** PROMPT **
Which of the lines below hold the word "gates"? Pull each of them out.

** DATA EXTRACTS **
◆ ◆ ◆ ◆ ◆
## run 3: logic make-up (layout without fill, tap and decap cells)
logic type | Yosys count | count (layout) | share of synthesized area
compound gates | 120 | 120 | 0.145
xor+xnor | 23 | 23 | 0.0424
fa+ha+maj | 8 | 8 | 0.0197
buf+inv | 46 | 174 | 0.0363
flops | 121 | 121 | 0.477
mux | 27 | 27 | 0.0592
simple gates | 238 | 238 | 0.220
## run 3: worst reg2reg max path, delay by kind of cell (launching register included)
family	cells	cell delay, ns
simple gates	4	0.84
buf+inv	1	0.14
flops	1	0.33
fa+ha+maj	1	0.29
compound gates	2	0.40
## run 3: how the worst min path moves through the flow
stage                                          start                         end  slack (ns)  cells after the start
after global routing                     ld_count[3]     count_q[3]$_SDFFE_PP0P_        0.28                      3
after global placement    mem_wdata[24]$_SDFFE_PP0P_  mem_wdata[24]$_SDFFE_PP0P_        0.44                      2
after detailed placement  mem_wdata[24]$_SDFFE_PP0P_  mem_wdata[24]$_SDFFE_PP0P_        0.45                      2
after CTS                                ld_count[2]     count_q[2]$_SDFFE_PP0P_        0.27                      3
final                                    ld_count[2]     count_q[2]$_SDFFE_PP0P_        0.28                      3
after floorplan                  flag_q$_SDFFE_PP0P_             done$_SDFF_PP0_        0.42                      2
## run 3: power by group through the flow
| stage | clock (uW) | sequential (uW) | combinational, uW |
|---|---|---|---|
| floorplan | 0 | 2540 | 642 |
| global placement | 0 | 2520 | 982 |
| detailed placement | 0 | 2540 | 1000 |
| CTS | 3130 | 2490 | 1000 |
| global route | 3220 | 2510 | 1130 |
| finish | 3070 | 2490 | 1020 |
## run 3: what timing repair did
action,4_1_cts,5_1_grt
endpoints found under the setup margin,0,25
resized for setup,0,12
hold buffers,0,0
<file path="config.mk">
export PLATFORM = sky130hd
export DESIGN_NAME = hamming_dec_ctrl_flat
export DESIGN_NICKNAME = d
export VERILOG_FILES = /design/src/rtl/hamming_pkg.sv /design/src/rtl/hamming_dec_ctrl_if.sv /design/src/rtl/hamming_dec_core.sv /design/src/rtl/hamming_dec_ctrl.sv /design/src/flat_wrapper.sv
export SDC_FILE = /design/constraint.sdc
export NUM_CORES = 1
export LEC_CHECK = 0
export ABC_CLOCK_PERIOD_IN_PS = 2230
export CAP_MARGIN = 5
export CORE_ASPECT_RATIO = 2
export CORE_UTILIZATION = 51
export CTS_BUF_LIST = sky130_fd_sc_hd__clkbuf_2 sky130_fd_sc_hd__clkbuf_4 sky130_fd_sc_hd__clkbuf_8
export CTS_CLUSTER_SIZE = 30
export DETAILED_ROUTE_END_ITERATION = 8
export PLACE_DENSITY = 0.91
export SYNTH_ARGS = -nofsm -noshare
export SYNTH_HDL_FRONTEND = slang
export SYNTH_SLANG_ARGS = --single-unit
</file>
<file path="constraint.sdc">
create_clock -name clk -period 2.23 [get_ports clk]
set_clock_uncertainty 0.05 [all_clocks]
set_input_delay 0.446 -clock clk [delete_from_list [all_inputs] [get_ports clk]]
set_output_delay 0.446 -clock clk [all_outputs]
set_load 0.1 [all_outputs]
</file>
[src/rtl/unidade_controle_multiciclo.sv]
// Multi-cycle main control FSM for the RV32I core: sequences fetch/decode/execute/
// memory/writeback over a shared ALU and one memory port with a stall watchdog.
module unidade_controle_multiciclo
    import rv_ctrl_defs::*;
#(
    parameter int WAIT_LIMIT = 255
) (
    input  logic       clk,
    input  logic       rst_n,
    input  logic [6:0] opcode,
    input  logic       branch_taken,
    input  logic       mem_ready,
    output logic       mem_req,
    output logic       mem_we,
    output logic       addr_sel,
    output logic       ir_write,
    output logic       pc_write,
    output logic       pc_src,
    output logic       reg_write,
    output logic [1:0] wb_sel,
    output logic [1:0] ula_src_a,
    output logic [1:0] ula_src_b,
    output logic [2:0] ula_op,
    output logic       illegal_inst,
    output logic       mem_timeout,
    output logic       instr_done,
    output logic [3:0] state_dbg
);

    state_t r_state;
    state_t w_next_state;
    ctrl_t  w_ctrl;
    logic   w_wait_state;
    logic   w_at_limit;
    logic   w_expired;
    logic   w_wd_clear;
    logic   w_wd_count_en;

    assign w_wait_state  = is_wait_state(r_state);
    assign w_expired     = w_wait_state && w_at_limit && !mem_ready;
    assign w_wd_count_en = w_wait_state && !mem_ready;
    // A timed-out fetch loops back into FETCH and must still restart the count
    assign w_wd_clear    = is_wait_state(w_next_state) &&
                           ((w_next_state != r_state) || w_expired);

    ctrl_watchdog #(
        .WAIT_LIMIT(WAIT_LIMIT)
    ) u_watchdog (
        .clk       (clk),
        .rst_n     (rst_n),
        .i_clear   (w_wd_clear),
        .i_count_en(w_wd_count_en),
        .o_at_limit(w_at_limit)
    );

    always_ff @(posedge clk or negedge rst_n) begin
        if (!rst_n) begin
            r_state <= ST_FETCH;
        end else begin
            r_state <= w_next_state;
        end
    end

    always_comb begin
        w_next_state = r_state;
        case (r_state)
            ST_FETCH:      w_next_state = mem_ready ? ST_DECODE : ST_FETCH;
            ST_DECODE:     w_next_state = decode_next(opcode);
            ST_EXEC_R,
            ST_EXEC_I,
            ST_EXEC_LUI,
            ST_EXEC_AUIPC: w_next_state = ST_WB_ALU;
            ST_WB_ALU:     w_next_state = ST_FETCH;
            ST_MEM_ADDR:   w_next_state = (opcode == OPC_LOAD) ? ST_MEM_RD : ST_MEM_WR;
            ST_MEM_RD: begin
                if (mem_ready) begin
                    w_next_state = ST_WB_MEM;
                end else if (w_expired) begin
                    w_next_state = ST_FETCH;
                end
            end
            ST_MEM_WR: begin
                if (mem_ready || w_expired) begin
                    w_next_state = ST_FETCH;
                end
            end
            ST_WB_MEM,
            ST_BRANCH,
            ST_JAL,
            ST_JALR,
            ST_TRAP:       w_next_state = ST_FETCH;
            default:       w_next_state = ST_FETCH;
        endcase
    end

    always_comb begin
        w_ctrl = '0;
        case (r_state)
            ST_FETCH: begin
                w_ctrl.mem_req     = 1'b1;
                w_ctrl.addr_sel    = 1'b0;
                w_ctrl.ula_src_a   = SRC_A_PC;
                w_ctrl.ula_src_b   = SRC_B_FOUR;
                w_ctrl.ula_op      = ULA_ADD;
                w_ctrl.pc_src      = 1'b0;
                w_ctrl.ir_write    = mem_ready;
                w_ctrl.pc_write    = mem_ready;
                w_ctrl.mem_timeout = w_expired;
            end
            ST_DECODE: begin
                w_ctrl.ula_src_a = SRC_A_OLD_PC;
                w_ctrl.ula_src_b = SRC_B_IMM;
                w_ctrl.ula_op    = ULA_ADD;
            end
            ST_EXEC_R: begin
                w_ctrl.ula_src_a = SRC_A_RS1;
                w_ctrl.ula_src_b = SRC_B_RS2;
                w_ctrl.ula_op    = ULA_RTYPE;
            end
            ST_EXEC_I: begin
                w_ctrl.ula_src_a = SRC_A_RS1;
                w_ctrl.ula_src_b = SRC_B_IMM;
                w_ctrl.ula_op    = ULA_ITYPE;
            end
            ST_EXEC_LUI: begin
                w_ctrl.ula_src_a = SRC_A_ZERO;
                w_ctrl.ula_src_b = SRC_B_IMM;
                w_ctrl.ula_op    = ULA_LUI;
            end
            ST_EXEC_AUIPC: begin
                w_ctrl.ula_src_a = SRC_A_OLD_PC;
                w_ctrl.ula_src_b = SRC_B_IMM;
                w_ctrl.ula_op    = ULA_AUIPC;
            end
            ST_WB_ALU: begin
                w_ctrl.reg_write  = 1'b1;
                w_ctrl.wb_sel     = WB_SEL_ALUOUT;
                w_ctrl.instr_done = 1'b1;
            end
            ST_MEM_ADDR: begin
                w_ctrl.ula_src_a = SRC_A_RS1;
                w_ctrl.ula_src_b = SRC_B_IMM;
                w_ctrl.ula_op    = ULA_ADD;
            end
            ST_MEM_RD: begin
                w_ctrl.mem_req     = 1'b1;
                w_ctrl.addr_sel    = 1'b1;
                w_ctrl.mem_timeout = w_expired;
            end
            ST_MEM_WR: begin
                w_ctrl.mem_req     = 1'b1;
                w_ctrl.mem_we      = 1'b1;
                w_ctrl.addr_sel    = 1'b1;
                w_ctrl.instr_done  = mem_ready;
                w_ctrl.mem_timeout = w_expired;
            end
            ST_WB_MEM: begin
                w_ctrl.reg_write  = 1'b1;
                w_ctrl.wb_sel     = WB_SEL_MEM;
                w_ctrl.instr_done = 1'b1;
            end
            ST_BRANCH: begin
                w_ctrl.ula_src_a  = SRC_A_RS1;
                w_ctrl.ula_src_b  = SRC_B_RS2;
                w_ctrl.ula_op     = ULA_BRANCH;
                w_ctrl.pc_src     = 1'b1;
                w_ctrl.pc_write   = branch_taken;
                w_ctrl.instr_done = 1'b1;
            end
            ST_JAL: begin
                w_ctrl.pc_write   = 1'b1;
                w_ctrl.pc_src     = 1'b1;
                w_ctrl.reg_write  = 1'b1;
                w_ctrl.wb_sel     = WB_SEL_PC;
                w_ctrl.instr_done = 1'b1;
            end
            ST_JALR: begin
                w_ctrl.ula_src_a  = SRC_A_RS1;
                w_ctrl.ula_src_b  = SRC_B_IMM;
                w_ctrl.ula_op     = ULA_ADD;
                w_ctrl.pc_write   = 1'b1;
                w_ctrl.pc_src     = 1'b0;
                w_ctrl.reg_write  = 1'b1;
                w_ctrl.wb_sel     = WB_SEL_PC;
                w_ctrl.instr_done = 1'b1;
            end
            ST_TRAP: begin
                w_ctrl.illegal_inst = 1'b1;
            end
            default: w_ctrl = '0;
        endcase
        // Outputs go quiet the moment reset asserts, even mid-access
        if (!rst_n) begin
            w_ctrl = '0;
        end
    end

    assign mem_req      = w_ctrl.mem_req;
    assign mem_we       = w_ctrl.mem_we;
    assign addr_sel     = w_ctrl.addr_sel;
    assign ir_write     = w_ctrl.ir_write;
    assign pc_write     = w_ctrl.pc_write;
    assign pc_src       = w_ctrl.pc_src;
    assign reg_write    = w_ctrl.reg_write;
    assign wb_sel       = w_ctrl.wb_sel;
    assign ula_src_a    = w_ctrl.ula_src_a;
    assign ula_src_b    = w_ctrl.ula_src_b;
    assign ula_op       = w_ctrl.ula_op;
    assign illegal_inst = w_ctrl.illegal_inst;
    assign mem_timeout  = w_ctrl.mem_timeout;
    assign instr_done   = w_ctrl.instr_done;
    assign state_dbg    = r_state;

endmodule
◆ ◆ ◆ ◆ ◆
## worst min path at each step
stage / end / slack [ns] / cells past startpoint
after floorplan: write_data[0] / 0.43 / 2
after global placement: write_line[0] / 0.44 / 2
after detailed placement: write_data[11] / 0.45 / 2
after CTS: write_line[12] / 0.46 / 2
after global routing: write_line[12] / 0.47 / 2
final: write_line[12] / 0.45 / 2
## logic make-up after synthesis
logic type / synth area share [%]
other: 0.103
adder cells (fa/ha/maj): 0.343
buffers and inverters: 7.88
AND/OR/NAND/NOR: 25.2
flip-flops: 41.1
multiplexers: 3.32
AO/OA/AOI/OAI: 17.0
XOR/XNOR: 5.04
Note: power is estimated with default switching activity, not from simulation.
◆ ◆ ◆ ◆ ◆
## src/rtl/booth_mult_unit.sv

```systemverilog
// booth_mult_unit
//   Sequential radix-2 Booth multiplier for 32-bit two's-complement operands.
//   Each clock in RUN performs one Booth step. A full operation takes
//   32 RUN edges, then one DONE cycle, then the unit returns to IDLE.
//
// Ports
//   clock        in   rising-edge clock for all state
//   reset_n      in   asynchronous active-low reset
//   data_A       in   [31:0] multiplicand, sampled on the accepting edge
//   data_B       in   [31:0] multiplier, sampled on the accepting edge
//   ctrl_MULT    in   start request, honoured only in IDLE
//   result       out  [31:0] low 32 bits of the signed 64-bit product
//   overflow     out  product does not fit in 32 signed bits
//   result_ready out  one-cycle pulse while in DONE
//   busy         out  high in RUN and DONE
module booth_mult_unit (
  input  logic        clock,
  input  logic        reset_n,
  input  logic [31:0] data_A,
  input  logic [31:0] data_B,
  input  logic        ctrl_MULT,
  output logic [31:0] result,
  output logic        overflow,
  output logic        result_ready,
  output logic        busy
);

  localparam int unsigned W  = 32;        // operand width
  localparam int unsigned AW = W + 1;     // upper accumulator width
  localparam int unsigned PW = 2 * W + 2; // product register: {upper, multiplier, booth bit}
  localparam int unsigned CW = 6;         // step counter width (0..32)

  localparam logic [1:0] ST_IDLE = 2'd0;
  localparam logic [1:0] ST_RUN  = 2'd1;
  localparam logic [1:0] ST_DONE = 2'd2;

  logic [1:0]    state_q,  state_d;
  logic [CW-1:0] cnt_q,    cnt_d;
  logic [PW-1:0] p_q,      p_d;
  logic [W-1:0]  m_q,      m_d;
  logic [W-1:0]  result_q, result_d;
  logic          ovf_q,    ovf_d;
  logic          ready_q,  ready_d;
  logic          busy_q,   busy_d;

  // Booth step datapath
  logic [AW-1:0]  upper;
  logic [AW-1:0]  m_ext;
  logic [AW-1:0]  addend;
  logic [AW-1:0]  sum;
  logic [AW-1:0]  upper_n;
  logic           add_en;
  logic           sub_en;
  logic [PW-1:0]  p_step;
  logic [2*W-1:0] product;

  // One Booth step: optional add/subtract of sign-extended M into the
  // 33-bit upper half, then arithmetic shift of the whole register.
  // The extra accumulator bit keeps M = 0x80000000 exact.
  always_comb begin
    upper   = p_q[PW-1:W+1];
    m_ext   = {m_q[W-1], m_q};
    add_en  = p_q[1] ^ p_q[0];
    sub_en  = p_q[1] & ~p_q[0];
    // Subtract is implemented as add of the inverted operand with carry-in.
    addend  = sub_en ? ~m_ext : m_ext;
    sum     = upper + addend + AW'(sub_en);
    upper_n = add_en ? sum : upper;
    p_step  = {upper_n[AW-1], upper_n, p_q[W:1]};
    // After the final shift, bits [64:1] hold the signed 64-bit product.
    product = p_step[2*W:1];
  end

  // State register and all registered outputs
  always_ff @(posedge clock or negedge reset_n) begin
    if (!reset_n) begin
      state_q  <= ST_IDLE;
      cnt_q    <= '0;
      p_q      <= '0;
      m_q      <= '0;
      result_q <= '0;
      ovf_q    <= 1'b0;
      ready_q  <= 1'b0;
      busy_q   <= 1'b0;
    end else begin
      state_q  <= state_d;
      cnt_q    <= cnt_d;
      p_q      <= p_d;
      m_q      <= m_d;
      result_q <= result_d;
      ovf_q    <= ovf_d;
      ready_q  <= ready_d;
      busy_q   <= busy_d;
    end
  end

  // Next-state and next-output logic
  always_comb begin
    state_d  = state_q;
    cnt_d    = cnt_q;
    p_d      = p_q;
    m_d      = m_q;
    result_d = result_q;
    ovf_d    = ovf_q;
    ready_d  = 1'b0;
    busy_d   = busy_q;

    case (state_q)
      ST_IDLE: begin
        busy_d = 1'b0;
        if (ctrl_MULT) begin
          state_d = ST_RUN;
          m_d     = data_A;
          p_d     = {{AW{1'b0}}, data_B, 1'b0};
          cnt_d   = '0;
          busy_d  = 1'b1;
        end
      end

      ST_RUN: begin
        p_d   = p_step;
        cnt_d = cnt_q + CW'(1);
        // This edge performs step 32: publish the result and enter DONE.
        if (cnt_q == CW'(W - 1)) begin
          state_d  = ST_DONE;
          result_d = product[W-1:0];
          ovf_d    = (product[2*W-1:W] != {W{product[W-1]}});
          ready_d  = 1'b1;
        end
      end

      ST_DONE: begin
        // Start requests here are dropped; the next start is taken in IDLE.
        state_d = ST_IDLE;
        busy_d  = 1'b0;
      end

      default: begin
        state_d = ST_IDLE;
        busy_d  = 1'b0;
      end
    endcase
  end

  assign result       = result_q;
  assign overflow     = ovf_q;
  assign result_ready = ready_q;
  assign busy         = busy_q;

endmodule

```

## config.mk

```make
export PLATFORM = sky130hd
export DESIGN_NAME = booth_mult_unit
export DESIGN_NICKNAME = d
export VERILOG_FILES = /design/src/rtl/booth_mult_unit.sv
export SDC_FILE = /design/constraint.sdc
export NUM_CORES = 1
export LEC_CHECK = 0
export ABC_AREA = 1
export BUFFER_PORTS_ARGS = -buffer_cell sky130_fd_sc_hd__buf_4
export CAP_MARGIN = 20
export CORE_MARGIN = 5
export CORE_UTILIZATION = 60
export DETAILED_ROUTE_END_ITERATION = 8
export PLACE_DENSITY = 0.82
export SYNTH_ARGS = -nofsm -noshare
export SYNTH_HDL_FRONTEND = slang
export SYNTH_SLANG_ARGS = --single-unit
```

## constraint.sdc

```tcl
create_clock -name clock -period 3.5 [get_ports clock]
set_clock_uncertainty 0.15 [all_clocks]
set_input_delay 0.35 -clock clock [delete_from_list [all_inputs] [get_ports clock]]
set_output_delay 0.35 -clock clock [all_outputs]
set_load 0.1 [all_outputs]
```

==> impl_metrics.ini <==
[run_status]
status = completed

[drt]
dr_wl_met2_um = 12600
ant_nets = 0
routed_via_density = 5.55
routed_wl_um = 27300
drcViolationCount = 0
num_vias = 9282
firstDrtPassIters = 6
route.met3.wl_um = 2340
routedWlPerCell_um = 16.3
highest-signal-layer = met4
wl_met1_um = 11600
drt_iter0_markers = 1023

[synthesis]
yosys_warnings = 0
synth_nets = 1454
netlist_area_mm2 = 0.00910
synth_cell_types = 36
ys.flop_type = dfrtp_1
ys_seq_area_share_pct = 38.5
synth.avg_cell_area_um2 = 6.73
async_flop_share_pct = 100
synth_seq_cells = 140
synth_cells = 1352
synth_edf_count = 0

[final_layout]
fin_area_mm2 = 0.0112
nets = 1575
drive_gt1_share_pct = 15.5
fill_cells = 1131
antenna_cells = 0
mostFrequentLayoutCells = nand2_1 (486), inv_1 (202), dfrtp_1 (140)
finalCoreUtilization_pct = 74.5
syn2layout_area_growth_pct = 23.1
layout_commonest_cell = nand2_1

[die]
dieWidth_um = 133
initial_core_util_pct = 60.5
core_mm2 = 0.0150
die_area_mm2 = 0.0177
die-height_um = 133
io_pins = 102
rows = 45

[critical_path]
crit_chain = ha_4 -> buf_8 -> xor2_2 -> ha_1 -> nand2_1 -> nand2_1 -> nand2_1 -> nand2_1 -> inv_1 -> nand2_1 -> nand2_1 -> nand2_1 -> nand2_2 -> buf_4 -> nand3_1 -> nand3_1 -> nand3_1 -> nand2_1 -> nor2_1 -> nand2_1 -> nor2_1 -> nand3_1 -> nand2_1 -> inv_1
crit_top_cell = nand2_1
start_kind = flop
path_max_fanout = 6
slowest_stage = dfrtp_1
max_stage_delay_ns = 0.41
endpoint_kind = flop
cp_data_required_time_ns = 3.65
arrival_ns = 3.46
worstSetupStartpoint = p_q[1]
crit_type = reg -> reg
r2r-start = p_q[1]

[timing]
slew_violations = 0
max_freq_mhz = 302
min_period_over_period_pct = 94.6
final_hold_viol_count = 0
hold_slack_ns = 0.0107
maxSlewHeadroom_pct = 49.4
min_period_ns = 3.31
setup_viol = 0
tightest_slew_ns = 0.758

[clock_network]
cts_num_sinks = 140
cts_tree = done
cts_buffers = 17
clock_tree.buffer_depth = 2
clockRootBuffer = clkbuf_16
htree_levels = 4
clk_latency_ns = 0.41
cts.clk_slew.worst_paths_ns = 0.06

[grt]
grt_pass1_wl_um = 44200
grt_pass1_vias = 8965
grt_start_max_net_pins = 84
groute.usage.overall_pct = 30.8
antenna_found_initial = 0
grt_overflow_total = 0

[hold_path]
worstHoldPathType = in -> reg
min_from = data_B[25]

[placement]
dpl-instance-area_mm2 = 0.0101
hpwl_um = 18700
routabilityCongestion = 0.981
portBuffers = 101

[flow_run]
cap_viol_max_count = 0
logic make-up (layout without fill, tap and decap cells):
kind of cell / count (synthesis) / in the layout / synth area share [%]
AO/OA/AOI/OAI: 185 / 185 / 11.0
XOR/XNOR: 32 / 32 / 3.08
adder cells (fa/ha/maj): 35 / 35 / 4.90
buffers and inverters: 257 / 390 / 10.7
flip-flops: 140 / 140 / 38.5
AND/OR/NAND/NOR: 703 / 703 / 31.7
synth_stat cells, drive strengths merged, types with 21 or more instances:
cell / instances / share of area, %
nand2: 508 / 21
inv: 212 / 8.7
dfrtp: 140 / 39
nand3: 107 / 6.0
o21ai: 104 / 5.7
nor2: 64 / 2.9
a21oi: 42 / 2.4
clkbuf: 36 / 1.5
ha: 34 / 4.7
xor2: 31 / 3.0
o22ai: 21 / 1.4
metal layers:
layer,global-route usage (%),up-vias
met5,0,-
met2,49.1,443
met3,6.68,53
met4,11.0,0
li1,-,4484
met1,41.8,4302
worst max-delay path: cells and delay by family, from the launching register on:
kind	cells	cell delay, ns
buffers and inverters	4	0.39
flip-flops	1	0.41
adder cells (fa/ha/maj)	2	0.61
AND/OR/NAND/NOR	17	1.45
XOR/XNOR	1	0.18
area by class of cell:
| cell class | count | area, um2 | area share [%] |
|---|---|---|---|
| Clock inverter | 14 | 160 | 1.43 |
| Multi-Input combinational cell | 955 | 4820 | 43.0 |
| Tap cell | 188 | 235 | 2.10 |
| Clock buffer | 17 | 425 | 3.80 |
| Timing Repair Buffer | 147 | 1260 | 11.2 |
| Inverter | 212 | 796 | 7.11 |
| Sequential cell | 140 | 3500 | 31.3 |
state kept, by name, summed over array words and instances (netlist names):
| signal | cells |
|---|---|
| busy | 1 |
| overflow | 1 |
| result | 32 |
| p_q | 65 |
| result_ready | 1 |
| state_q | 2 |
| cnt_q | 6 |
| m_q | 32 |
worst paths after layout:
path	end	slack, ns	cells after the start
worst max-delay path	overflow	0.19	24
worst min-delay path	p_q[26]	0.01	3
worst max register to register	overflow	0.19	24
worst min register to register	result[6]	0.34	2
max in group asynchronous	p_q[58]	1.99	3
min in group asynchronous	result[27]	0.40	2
◆ ◆ ◆ ◆ ◆
** RESPONSE **
compound gates | 120 | 120 | 0.145
simple gates | 238 | 238 | 0.220
simple gates	4	0.84
compound gates	2	0.40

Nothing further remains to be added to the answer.